● SUPPLIED RECORDS:
## src/rtl/multimode_counter_pkg.sv

```systemverilog
// ============================================================================
// Module : multimode_counter_pkg
// Brief  : Mode codes, FSM state encoding and LFSR tap table for multimode_counter.
// Rev    : 1.0
// ============================================================================
`default_nettype none

package multimode_counter_pkg;

  localparam logic [1:0] MODE_UP   = 2'b00;
  localparam logic [1:0] MODE_DOWN = 2'b01;
  localparam logic [1:0] MODE_GRAY = 2'b10;
  localparam logic [1:0] MODE_LFSR = 2'b11;

  typedef enum logic [1:0] {
    S_IDLE  = 2'b00,
    S_RUN   = 2'b01,
    S_PAUSE = 2'b10
  } state_e;

  // Maximal-length feedback taps; bit k set means q[k] joins the XOR.
  function automatic logic [7:0] lfsr_taps(input int width);
    case (width)
      3:       return 8'h06;
      4:       return 8'h0C;
      5:       return 8'h14;
      6:       return 8'h30;
      7:       return 8'h60;
      8:       return 8'hB8;
      default: return 8'h00;
    endcase
  endfunction

endpackage

`default_nettype wire

```

## src/rtl/multimode_counter_next.sv

```systemverilog
// ============================================================================
// Module : multimode_counter_next
// Brief  : Combinational next-value and wrap detect for all four step modes.
//          MULTIMODE_COUNTER_SATURATE_EN makes the binary modes saturate.
// Rev    : 1.0
// ============================================================================
`default_nettype none

module multimode_counter_next
  import multimode_counter_pkg::*;
#(
  parameter int WIDTH = 3
) (
  input  logic [WIDTH-1:0] count,
  input  logic [1:0]       mode,
  output logic [WIDTH-1:0] next,
  output logic             wrap_n
);

  localparam logic [7:0]       TAPS     = lfsr_taps(WIDTH);
  localparam logic [WIDTH-1:0] TAP_MASK = TAPS[WIDTH-1:0];
  localparam logic [WIDTH-1:0] ZERO     = '0;
  localparam logic [WIDTH-1:0] ONE      = {{(WIDTH-1){1'b0}}, 1'b1};
  localparam logic [WIDTH-1:0] MAX      = '1;

  function automatic logic [WIDTH-1:0] gray2bin(input logic [WIDTH-1:0] g);
    logic [WIDTH-1:0] b;
    b[WIDTH-1] = g[WIDTH-1];
    for (int i = WIDTH - 2; i >= 0; i--) b[i] = b[i+1] ^ g[i];
    return b;
  endfunction

  logic [WIDTH-1:0] bin_inc;
  assign bin_inc = gray2bin(count) + ONE;

  always_comb begin
    next   = count;
    wrap_n = 1'b0;
    case (mode)
      MODE_UP: begin
`ifdef MULTIMODE_COUNTER_SATURATE_EN
        next = (count == MAX) ? count : count + ONE;
`else
        next   = count + ONE;
        wrap_n = (next == ZERO);
`endif
      end
      MODE_DOWN: begin
`ifdef MULTIMODE_COUNTER_SATURATE_EN
        next = (count == ZERO) ? count : count - ONE;
`else
        next   = count - ONE;
        wrap_n = (next == MAX);
`endif
      end
      MODE_GRAY: begin
        next   = bin_inc ^ (bin_inc >> 1);
        wrap_n = (next == ZERO);
      end
      MODE_LFSR: begin
        // All-zero is the LFSR lock-up state; kick it back into the sequence.
        if (count == ZERO) begin
          next = ONE;
        end else begin
          next   = {count[WIDTH-2:0], ^(count & TAP_MASK)};
          wrap_n = (next == ONE);
        end
      end
      default: next = count;
    endcase
  end

endmodule

`default_nettype wire

```

## src/rtl/multimode_counter.sv

```systemverilog
// ============================================================================
// Module : multimode_counter
// Brief  : WIDTH-bit multimode sequence generator with run/pause FSM, load
//          and wrap pulse. Option macro: MULTIMODE_COUNTER_SATURATE_EN.
// Rev    : 1.0
// ============================================================================
`default_nettype none

module multimode_counter
  import multimode_counter_pkg::*;
#(
  parameter int WIDTH = 3
) (
  input  logic             clk,
  input  logic             reset,
  input  logic             enable,
  input  logic [1:0]       mode,
  input  logic             load,
  input  logic [WIDTH-1:0] load_value,
  output logic [WIDTH-1:0] count,
  output logic             wrap,
  output logic             running
);

  if (WIDTH < 3 || WIDTH > 8) begin : g_width_check
    $error("multimode_counter: WIDTH must be in 3..8");
  end

  state_e           state, next_state;
  logic [WIDTH-1:0] count_q, count_d, step_val;
  logic             wrap_q, wrap_d, step_wrap, running_q;
  logic             step;

  multimode_counter_next #(.WIDTH(WIDTH)) u_next (
    .count  (count_q),
    .mode   (mode),
    .next   (step_val),
    .wrap_n (step_wrap)
  );

  // A load edge freezes the FSM as well as suppressing the step.
  always_comb begin
    next_state = S_IDLE;
    case (state)
      S_IDLE:  next_state = (load || !enable) ? S_IDLE : S_RUN;
      S_RUN:   next_state = (load || enable)  ? S_RUN  : S_PAUSE;
      S_PAUSE: next_state = (load || !enable) ? S_PAUSE : S_RUN;
      default: next_state = S_IDLE;
    endcase
  end

  assign step = (state == S_RUN) && enable;

  always_comb begin
    count_d = count_q;
    wrap_d  = 1'b0;
    if (load) begin
      count_d = load_value;
    end else if (step) begin
      count_d = step_val;
      wrap_d  = step_wrap;
    end
  end

  always_ff @(posedge clk) begin
    if (reset) begin
      state     <= S_IDLE;
      count_q   <= '0;
      wrap_q    <= 1'b0;
      running_q <= 1'b0;
    end else begin
      state     <= next_state;
      count_q   <= count_d;
      wrap_q    <= wrap_d;
      running_q <= (next_state == S_RUN);
    end
  end

  assign count   = count_q;
  assign wrap    = wrap_q;
  assign running = running_q;

endmodule

`default_nettype wire
```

● WHAT YOU WILL DO: Reproduce the listing in full, exactly, so that no line is missing.

● COMPLETED EXERCISE:
## src/rtl/multimode_counter_pkg.sv

```systemverilog
// ============================================================================
// Module : multimode_counter_pkg
// Brief  : Mode codes, FSM state encoding and LFSR tap table for multimode_counter.
// Rev    : 1.0
// ============================================================================
`default_nettype none

package multimode_counter_pkg;

  localparam logic [1:0] MODE_UP   = 2'b00;
  localparam logic [1:0] MODE_DOWN = 2'b01;
  localparam logic [1:0] MODE_GRAY = 2'b10;
  localparam logic [1:0] MODE_LFSR = 2'b11;

  typedef enum logic [1:0] {
    S_IDLE  = 2'b00,
    S_RUN   = 2'b01,
    S_PAUSE = 2'b10
  } state_e;

  // Maximal-length feedback taps; bit k set means q[k] joins the XOR.
  function automatic logic [7:0] lfsr_taps(input int width);
    case (width)
      3:       return 8'h06;
      4:       return 8'h0C;
      5:       return 8'h14;
      6:       return 8'h30;
      7:       return 8'h60;
      8:       return 8'hB8;
      default: return 8'h00;
    endcase
  endfunction

endpackage

`default_nettype wire

```

## src/rtl/multimode_counter_next.sv

```systemverilog
// ============================================================================
// Module : multimode_counter_next
// Brief  : Combinational next-value and wrap detect for all four step modes.
//          MULTIMODE_COUNTER_SATURATE_EN makes the binary modes saturate.
// Rev    : 1.0
// ============================================================================
`default_nettype none

module multimode_counter_next
  import multimode_counter_pkg::*;
#(
  parameter int WIDTH = 3
) (
  input  logic [WIDTH-1:0] count,
  input  logic [1:0]       mode,
  output logic [WIDTH-1:0] next,
  output logic             wrap_n
);

  localparam logic [7:0]       TAPS     = lfsr_taps(WIDTH);
  localparam logic [WIDTH-1:0] TAP_MASK = TAPS[WIDTH-1:0];
  localparam logic [WIDTH-1:0] ZERO     = '0;
  localparam logic [WIDTH-1:0] ONE      = {{(WIDTH-1){1'b0}}, 1'b1};
  localparam logic [WIDTH-1:0] MAX      = '1;

  function automatic logic [WIDTH-1:0] gray2bin(input logic [WIDTH-1:0] g);
    logic [WIDTH-1:0] b;
    b[WIDTH-1] = g[WIDTH-1];
    for (int i = WIDTH - 2; i >= 0; i--) b[i] = b[i+1] ^ g[i];
    return b;
  endfunction

  logic [WIDTH-1:0] bin_inc;
  assign bin_inc = gray2bin(count) + ONE;

  always_comb begin
    next   = count;
    wrap_n = 1'b0;
    case (mode)
      MODE_UP: begin
`ifdef MULTIMODE_COUNTER_SATURATE_EN
        next = (count == MAX) ? count : count + ONE;
`else
        next   = count + ONE;
        wrap_n = (next == ZERO);
`endif
      end
      MODE_DOWN: begin
`ifdef MULTIMODE_COUNTER_SATURATE_EN
        next = (count == ZERO) ? count : count - ONE;
`else
        next   = count - ONE;
        wrap_n = (next == MAX);
`endif
      end
      MODE_GRAY: begin
        next   = bin_inc ^ (bin_inc >> 1);
        wrap_n = (next == ZERO);
      end
      MODE_LFSR: begin
        // All-zero is the LFSR lock-up state; kick it back into the sequence.
        if (count == ZERO) begin
          next = ONE;
        end else begin
          next   = {count[WIDTH-2:0], ^(count & TAP_MASK)};
          wrap_n = (next == ONE);
        end
      end
      default: next = count;
    endcase
  end

endmodule

`default_nettype wire

```

## src/rtl/multimode_counter.sv

```systemverilog
// ============================================================================
// Module : multimode_counter
// Brief  : WIDTH-bit multimode sequence generator with run/pause FSM, load
//          and wrap pulse. Option macro: MULTIMODE_COUNTER_SATURATE_EN.
// Rev    : 1.0
// ============================================================================
`default_nettype none

module multimode_counter
  import multimode_counter_pkg::*;
#(
  parameter int WIDTH = 3
) (
  input  logic             clk,
  input  logic             reset,
  input  logic             enable,
  input  logic [1:0]       mode,
  input  logic             load,
  input  logic [WIDTH-1:0] load_value,
  output logic [WIDTH-1:0] count,
  output logic             wrap,
  output logic             running
);

  if (WIDTH < 3 || WIDTH > 8) begin : g_width_check
    $error("multimode_counter: WIDTH must be in 3..8");
  end

  state_e           state, next_state;
  logic [WIDTH-1:0] count_q, count_d, step_val;
  logic             wrap_q, wrap_d, step_wrap, running_q;
  logic             step;

  multimode_counter_next #(.WIDTH(WIDTH)) u_next (
    .count  (count_q),
    .mode   (mode),
    .next   (step_val),
    .wrap_n (step_wrap)
  );

  // A load edge freezes the FSM as well as suppressing the step.
  always_comb begin
    next_state = S_IDLE;
    case (state)
      S_IDLE:  next_state = (load || !enable) ? S_IDLE : S_RUN;
      S_RUN:   next_state = (load || enable)  ? S_RUN  : S_PAUSE;
      S_PAUSE: next_state = (load || !enable) ? S_PAUSE : S_RUN;
      default: next_state = S_IDLE;
    endcase
  end

  assign step = (state == S_RUN) && enable;

  always_comb begin
    count_d = count_q;
    wrap_d  = 1'b0;
    if (load) begin
      count_d = load_value;
    end else if (step) begin
      count_d = step_val;
      wrap_d  = step_wrap;
    end
  end

  always_ff @(posedge clk) begin
    if (reset) begin
      state     <= S_IDLE;
      count_q   <= '0;
      wrap_q    <= 1'b0;
      running_q <= 1'b0;
    end else begin
      state     <= next_state;
      count_q   <= count_d;
      wrap_q    <= wrap_d;
      running_q <= (next_state == S_RUN);
    end
  end

  assign count   = count_q;
  assign wrap    = wrap_q;
  assign running = running_q;

endmodule

`default_nettype wire
```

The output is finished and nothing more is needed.